THE TASK: Copy out every line of the data where the word "StHeader" is found.

Dataset items:
*** Begin section ***
**src/rtl/spi_register_bridge.sv**
```systemverilog
// spi_register_bridge
// SPI mode-0 peripheral that deserialises 24-bit register-write frames
// (16-bit register number, then 8-bit value, MSB first) and drives a single-cycle
// register-write port. All SPI pins are oversampled in the i_Clock domain.
//
// Optional feature: define SPI_BURST_EN to keep writing after the first value.
// Each further complete byte in the same chip-select window is written to
// number+1, number+2, ... with 16-bit wrap. Without it, trailing bits are ignored.
module spi_register_bridge #(
    parameter int unsigned SYNC_STAGES = 2
) (
    input  logic        i_Clock,
    input  logic        i_Reset_n,
    input  logic        i_SpiSclk,
    input  logic        i_SpiCs_n,
    input  logic        i_SpiMosi,
    output logic        o_RegisterWriteEnable,
    output logic [15:0] o_RegisterWriteNumber,
    output logic [7:0]  o_RegisterWriteValue,
    output logic        o_FrameError,
    output logic        o_Busy
);

`ifdef SPI_BURST_EN
    typedef enum logic [1:0] {StIdle, StHeader, StData, StBurst} state_e;
`else
    typedef enum logic [1:0] {StIdle, StHeader, StData, StDrain} state_e;
`endif

    // ------------------------------------------------------------------
    // Input synchronizers and edge detection
    // ------------------------------------------------------------------
    logic [SYNC_STAGES-1:0] sclk_sync_q, sclk_sync_d;
    logic [SYNC_STAGES-1:0] cs_sync_q, cs_sync_d;
    logic [SYNC_STAGES-1:0] mosi_sync_q, mosi_sync_d;
    logic                   sclk_prev_q, sclk_prev_d;
    logic                   cs_prev_q, cs_prev_d;

    logic sclk_s;
    logic cs_s;
    logic mosi_s;
    logic sclk_rise;
    logic cs_rise;
    logic cs_fall;
    logic bit_take;

    // Shift each pin one stage deeper per clock; remember the previous sync outputs.
    always_comb begin
        sclk_sync_d = {sclk_sync_q[SYNC_STAGES-2:0], i_SpiSclk};
        cs_sync_d   = {cs_sync_q[SYNC_STAGES-2:0], i_SpiCs_n};
        mosi_sync_d = {mosi_sync_q[SYNC_STAGES-2:0], i_SpiMosi};
        sclk_prev_d = sclk_sync_q[SYNC_STAGES-1];
        cs_prev_d   = cs_sync_q[SYNC_STAGES-1];
    end

    // Synchronizer flops; CS resets to deasserted so reset never looks like a frame start.
    always_ff @(posedge i_Clock or negedge i_Reset_n) begin
        if (!i_Reset_n) begin
            sclk_sync_q <= '0;
            cs_sync_q   <= '1;
            mosi_sync_q <= '0;
            sclk_prev_q <= 1'b0;
            cs_prev_q   <= 1'b1;
        end else begin
            sclk_sync_q <= sclk_sync_d;
            cs_sync_q   <= cs_sync_d;
            mosi_sync_q <= mosi_sync_d;
            sclk_prev_q <= sclk_prev_d;
            cs_prev_q   <= cs_prev_d;
        end
    end

    // Decode synchronized levels and single-cycle edge events.
    always_comb begin
        sclk_s    = sclk_sync_q[SYNC_STAGES-1];
        cs_s      = cs_sync_q[SYNC_STAGES-1];
        mosi_s    = mosi_sync_q[SYNC_STAGES-1];
        sclk_rise = sclk_s & ~sclk_prev_q;
        cs_rise   = cs_s & ~cs_prev_q;
        cs_fall   = ~cs_s & cs_prev_q;
        // A CS rise in the same cycle as an SCLK edge ends the frame; the edge is dropped.
        bit_take  = sclk_rise & ~cs_rise;
    end

    // ------------------------------------------------------------------
    // Frame state machine
    // ------------------------------------------------------------------
    state_e      state_q, state_d;
    logic [4:0]  bit_cnt_q, bit_cnt_d;
    logic [15:0] number_sr_q, number_sr_d;
    logic [7:0]  value_sr_q, value_sr_d;
    logic [15:0] wr_number_q, wr_number_d;
    logic [7:0]  wr_value_q, wr_value_d;
    logic        wr_en_q, wr_en_d;
    logic        frame_err_q, frame_err_d;
    logic [7:0]  value_next;

    // State register plus all frame datapath flops.
    always_ff @(posedge i_Clock or negedge i_Reset_n) begin
        if (!i_Reset_n) begin
            state_q     <= StIdle;
            bit_cnt_q   <= '0;
            number_sr_q <= '0;
            value_sr_q  <= '0;
            wr_number_q <= '0;
            wr_value_q  <= '0;
            wr_en_q     <= 1'b0;
            frame_err_q <= 1'b0;
        end else begin
            state_q     <= state_d;
            bit_cnt_q   <= bit_cnt_d;
            number_sr_q <= number_sr_d;
            value_sr_q  <= value_sr_d;
            wr_number_q <= wr_number_d;
            wr_value_q  <= wr_value_d;
            wr_en_q     <= wr_en_d;
            frame_err_q <= frame_err_d;
        end
    end

    // Next-state logic: CS rise always returns to idle, otherwise advance on bit counts.
    always_comb begin
        state_d = state_q;
        if (cs_rise) begin
            state_d = StIdle;
        end else begin
            unique case (state_q)
                StIdle: begin
                    if (cs_fall) begin
                        state_d = StHeader;
                    end
                end
                StHeader: begin
                    if (bit_take && bit_cnt_q == 5'd15) begin
                        state_d = StData;
                    end
                end
                StData: begin
                    if (bit_take && bit_cnt_q == 5'd23) begin
`ifdef SPI_BURST_EN
                        state_d = StBurst;
`else
                        state_d = StDrain;
`endif
                    end
                end
`ifdef SPI_BURST_EN
                StBurst: state_d = StBurst;
`else
                StDrain: state_d = StDrain;
`endif
                default: state_d = StIdle;
            endcase
        end
    end

    // Datapath and registered strobes: shift bits, count them, load outputs, flag aborts.
    always_comb begin
        bit_cnt_d   = bit_cnt_q;
        number_sr_d = number_sr_q;
        value_sr_d  = value_sr_q;
        wr_number_d = wr_number_q;
        wr_value_d  = wr_value_q;
        wr_en_d     = 1'b0;
        frame_err_d = 1'b0;
        value_next  = {value_sr_q[6:0], mosi_s};

        if (cs_rise) begin
            // Abort is an error only if part of a header, value or burst byte arrived.
            unique case (state_q)
                StHeader: frame_err_d = (bit_cnt_q != 5'd0);
                StData:   frame_err_d = 1'b1;
`ifdef SPI_BURST_EN
                StBurst:  frame_err_d = (bit_cnt_q != 5'd0);
`else
                StDrain:  frame_err_d = 1'b0;
`endif
                default:  frame_err_d = 1'b0;
            endcase
            bit_cnt_d = '0;
        end else begin
            unique case (state_q)
                StIdle: begin
                    // Nothing partial may leak into the next frame.
                    bit_cnt_d   = '0;
                    number_sr_d = '0;
                    value_sr_d  = '0;
                end
                StHeader: begin
                    if (bit_take) begin
                        number_sr_d = {number_sr_q[14:0], mosi_s};
                        bit_cnt_d   = bit_cnt_q + 5'd1;
                    end
                end
                StData: begin
                    if (bit_take) begin
                        value_sr_d = value_next;
                        if (bit_cnt_q == 5'd23) begin
                            wr_number_d = number_sr_q;
                            wr_value_d  = value_next;
                            wr_en_d     = 1'b1;
                            bit_cnt_d   = '0;
                        end else begin
                            bit_cnt_d = bit_cnt_q + 5'd1;
                        end
                    end
                end
`ifdef SPI_BURST_EN
                StBurst: begin
                    if (bit_take) begin
                        value_sr_d = value_next;
                        if (bit_cnt_q == 5'd7) begin
                            // 16-bit add wraps FFFF to 0000 naturally.
                            wr_number_d = wr_number_q + 16'd1;
                            wr_value_d  = value_next;
                            wr_en_d     = 1'b1;
                            bit_cnt_d   = '0;
                        end else begin
                            bit_cnt_d = bit_cnt_q + 5'd1;
                        end
                    end
                end
`else
                StDrain: begin
                    bit_cnt_d = bit_cnt_q;
                end
`endif
                default: bit_cnt_d = '0;
            endcase
        end
    end

    // Output drive: everything comes straight from flops.
    always_comb begin
        o_RegisterWriteEnable = wr_en_q;
        o_RegisterWriteNumber = wr_number_q;
        o_RegisterWriteValue  = wr_value_q;
        o_FrameError          = frame_err_q;
        o_Busy                = ~cs_s;
    end

endmodule
```
**config.mk**
```make
export PLATFORM = sky130hd
export DESIGN_NAME = spi_register_bridge
export DESIGN_NICKNAME = d
export VERILOG_FILES = /design/src/rtl/spi_register_bridge.sv
export SDC_FILE = /design/constraint.sdc
export NUM_CORES = 1
export LEC_CHECK = 0
export ABC_AREA = 1
export CAP_MARGIN = 10
export CORE_MARGIN = 10
export CORE_UTILIZATION = 50
export CTS_CLUSTER_SIZE = 8
export DETAILED_ROUTE_END_ITERATION = 6
export PLACE_DENSITY = 0.72
export SLEW_MARGIN = 20
export SYNTH_ARGS = -nofsm -noshare
export SYNTH_HDL_FRONTEND = slang
export SYNTH_SLANG_ARGS = --single-unit
```
**constraint.sdc**
```tcl
create_clock -name i_Clock -period 1.51 [get_ports i_Clock]
set_input_delay 0.2265 -clock i_Clock [delete_from_list [all_inputs] [get_ports i_Clock]]
set_output_delay 0.2265 -clock i_Clock [all_outputs]
set_load 0.005 [all_outputs]
```
==> summary.md <==
Clock-pin slew was measured on the worst setup and hold paths at 70 ps. For this run, the total global-route usage over all layers was measured as 12.32%. The area growth from synthesis to layout is 28.55%.

Static timing analysis puts the maximum clock frequency at 0.6650 GHz. The logs give 8.573 ps for the worst setup skew after layout and 3544 µm for the detailed placement HPWL. The power density of the placed cells was 1369 nW/µm²; the clock network fraction of total power was 28.0%. Subtracting the final worst setup slack from the clock period gives 1504 ps. The height of the chip is 94.32 µm. The count of antenna diodes in the layout came out at 0. The tools report the number of H-tree branching levels as 3. Cells with a size suffix above 1 make up 21.61% of the layout. The average instance in the mapped netlist occupies 9.457 µm². The combined area of all synthesized cells was 2761 µm²; the initial antenna violation count was 0. The logs give 0 for the final number of hold-violating endpoints and 3550 µm² for the cell area after layout.

The final layout contains 356 nets. The Yosys warning count came out at 0. The largest buffer count on any clock path was 2.

In this run the power spent charging and discharging nets is 1608 µW. The tightest min-delay check is of the input pin to flip-flop type. The per-cell via count in the routed design was 4.875.

The count of standard-cell rows is 26, and the number of optimization iterations in the first detailed-route pass is 4. For the worst setup path, the data required time is 1730 ps. For the worst setup path, the data arrival time is 1730 ps.

The combined buffer and inverter count along the critical path came out at 2. In this run, synthesis inferred 0 flip-flops with an integrated enable. The remaining antenna violation count is 0, and the met2 routing resource usage after global routing is 19.45%.

TritonCTS built the clock tree. Across the VDD grid, the largest voltage drop is 0.7625 mV. The cell occurring most often along the worst timing path was sky130_fd_sc_hd__nand2_1. For this block, the via count after detailed routing is 2033. For the worst-skew pair, the clock arrives at the later sink with an insertion delay of 340 ps.

The netlist uses 27 different library cells. For this run, the leading register cell type out of synthesis is sky130_fd_sc_hd__dfrtp_1. In this run, the number of DRC markers left after iteration 0 of detailed routing was 100. At the end of routability-driven placement, the weighted congestion stood at 0.8273.

The clock tree root driver cell was sky130_fd_sc_hd__clkbuf_8. The first global-routing pass estimated 8763 µm of wire. Setup repair after global routing could not meet its margin everywhere.

Among all stages on the critical path, the largest delay is contributed by sky130_fd_sc_hd__dfstp_2. Max-cap violations in this run came to 0. The via count of the first global-routing pass was 1947. The critical path goes through inv_2 > ha_4 > nor2_4 > nand3_4 > buf_4 > nand2_1 > nand2_1. The die is 94.32 µm wide. The run gives 33 as the maximum number of pins on one net before global-route repair. Internal power comes to 3249 µW. The share of total power consumed by net switching is 33.11%, and the number of synthesized register bits is 64. The layer with the highest usage after global routing is met2. In the finished design, the share of the clock period the worst path needs comes to 99.59%. The run gives 9 as the number of buffers created by CTS. The worst setup path is captured at a flip-flop. After floorplanning, the core was sized to cover 5238 µm². The number of nets handed over by synthesis was 306. The number of placed instances, taps included, is 395. At the pin with the least slew margin, the transition time is 525.1 ps. The worst setup path is launched from a flip-flop. The run gives 33.0% as the combinational power share. For the total of endpoints with negative setup slack in the final report, the log shows 0. The worst setup path is of the flip-flop to flip-flop kind. For the max-slew violation total from the final report, the log shows 0.

The async set-reset flop share out of synthesis is 100.0%. Number of port buffers: 31. Clock tree synthesis found a total of 64 sinks. Global routing consumed, on the met1 layer, 14.11% of the routing resources. Wires add up to 5429 µm. For the overflow left after global routing, the log shows 0.

After detailed routing, the number of remaining DRC violations is 0. The flow ran to the end, and the final reports show no timing, DRC or antenna violations. The tools report the worst hold margin as 297.4 ps.

32 I/O pins were placed. The die covers 8895 µm². The tools report the gate count of the mapped netlist as 292. The count of cells in the finished layout, fillers not included, comes to 417. For the starting density of the core, the log shows 52.72%. The tools report the cell area reported after detailed placement as 3199 µm². In this run the worst path has a maximum fanout of 11. The kind of cell with the highest combined delay along the critical path is flip-flops. For the static leakage power, the log shows 0.001729 µW.

The sequential share of power is 39.0%, and the met3 usage is 4.716%. Measured against its own limit, the worst slew margin works out to 64.99%. The sequential fraction of the synthesis area came out at 58.13%. The average wire per cell in the routed design came out at 13.02 µm. For this run, the slowest stage of the critical path takes 520 ps.
==> synthesized netlist by cell type, types with 2 or more instances <==
cell,n,share of area [%]
sky130_fd_sc_hd__ha_1,9,4.1
sky130_fd_sc_hd__nand2_1,141,19
sky130_fd_sc_hd__nor2_2,2,0.45
sky130_fd_sc_hd__inv_1,17,2.3
sky130_fd_sc_hd__o22ai_1,2,0.45
sky130_fd_sc_hd__o21ai_2,14,4.4
sky130_fd_sc_hd__buf_6,5,2.0
sky130_fd_sc_hd__o21ai_0,2,0.36
sky130_fd_sc_hd__dfstp_2,3,2.9
sky130_fd_sc_hd__nand3_1,6,1.1
sky130_fd_sc_hd__nor2_1,8,1.1
sky130_fd_sc_hd__a21oi_1,4,0.72
sky130_fd_sc_hd__nand4_1,4,0.91
sky130_fd_sc_hd__buf_2,2,0.36
sky130_fd_sc_hd__dfrtp_1,61,55
==> timing repair <==
item                                    CTS  global route
hold buffers                              1             0
hold endpoints to repair                 17             0
setup buffers                             3             1
resized for setup                         9            24
cloned                                    0             2
endpoints found under the setup margin   25            55
pin swaps                                 3             6
==> flip-flops by register name (all words and copies together), names as in the netlist <==
signal,cells
o_RegisterWriteNumber,16
bit_cnt_q,5
number_sr_q,16
state_q,2
o_FrameError,1
mosi_sync_q,2
sclk_prev_q,1
o_RegisterWriteValue,8
cs_prev_q,1
sclk_sync_q,2
cs_sync_q,2
o_RegisterWriteEnable,1
value_sr_q,7
==> stage by stage <==
stage	setup WS [ps]	TNS, ps	util (%)	power (µW)
2_1_floorplan	57.85	0	-	2845
3_3_place_gp	2.224	0	61.08	3079
3_5_place_dp	-75.92	-192.1	61.08	3101
4_1_cts	4.309	0	65.72	4566
5_1_grt	-74.45	-1316	67.77	5119
6_report	6.165	0	67.77	4858
==> final timing paths <==
kind	cells after the start	endpoint	startpoint	slack (ps)
min in group asynchronous	2	value_sr_q[2]$_DFFE_PN0P_	i_Reset_n	400
max in group asynchronous	3	state_q[1]$_DFFE_PN0P_	i_Reset_n	600
worst max-delay path	7	o_RegisterWriteNumber[0]$_DFFE_PN0P_	cs_prev_q$_DFF_PN1_	6
worst min register to register	0	cs_sync_q[1]$_DFF_PN1_	cs_sync_q[0]$_DFF_PN1_	360
worst min-delay path	1	cs_sync_q[0]$_DFF_PN1_	i_SpiCs_n	300
worst max register to register	7	o_RegisterWriteNumber[0]$_DFFE_PN0P_	cs_prev_q$_DFF_PN1_	6
==> logic make-up (layout without fill, tap and decap cells) <==
logic type	after synthesis	after routing	synth area share (%)
compound gates	26	26	7.567
fa+ha+maj	9	9	4.078
mux	1	1	0.3625
simple gates	165	165	24.51
buf+inv	27	82	5.347
flops	64	64	58.13
==> worst reg2reg max path, delay by kind of cell, from the launching register on <==
| family | cells | cell delay [ps] |
|---|---|---|
| adder cells (fa/ha/maj) | 1 | 180 |
| AND/OR/NAND/NOR | 4 | 460 |
| buffers and inverters | 2 | 240 |
| flip-flops | 1 | 520 |
==> per-layer routing <==
layer,part of all wire [%],vias up
li1,-,1016
met1,43,958
met2,49,52
met3,6.9,7
met4,1.4,0
met5,0,-
==> placed cells by master (no fill, tap or decap), types with 4 or more instances in the layout <==
master,synthesis,final
sky130_fd_sc_hd__nand3_1,6,5
sky130_fd_sc_hd__nand4_1,4,4
sky130_fd_sc_hd__buf_6,5,6
sky130_fd_sc_hd__clkbuf_8,0,9
sky130_fd_sc_hd__o21ai_2,14,14
sky130_fd_sc_hd__buf_4,1,6
sky130_fd_sc_hd__ha_1,9,5
sky130_fd_sc_hd__nand2_2,0,4
sky130_fd_sc_hd__inv_1,17,13
sky130_fd_sc_hd__nand2_1,141,137
sky130_fd_sc_hd__nor2_1,8,6
sky130_fd_sc_hd__clkdlybuf4s50_1,0,29
sky130_fd_sc_hd__dfrtp_1,61,60
==> power groups by stage <==
stage | clock network, µW | logic [µW] | registers [µW]
after floorplan | 0 | 947 | 1900
after global placement | 0 | 1170 | 1910
after detailed placement | 0 | 1190 | 1920
after CTS | 1390 | 1300 | 1880
after global routing | 1470 | 1740 | 1910
final | 1360 | 1600 | 1900
==> area by class of cell <==
cell class | instances | area (µm²)
clock buffers | 12 | 135.1
inverters | 18 | 75.07
clock inverters | 4 | 45.04
fillers | 405 | 1688
repair buffers | 48 | 508.0
flip-flops and latches | 64 | 1607
multi-input cells | 201 | 1092
well taps | 70 | 87.58
Power figures use the tool's default switching activity.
*** End section ***
REPLY:
    typedef enum logic [1:0] {StIdle, StHeader, StData, StBurst} state_e;
    typedef enum logic [1:0] {StIdle, StHeader, StData, StDrain} state_e;
                        state_d = StHeader;
                StHeader: begin
                StHeader: frame_err_d = (bit_cnt_q != 5'd0);
                StHeader: begin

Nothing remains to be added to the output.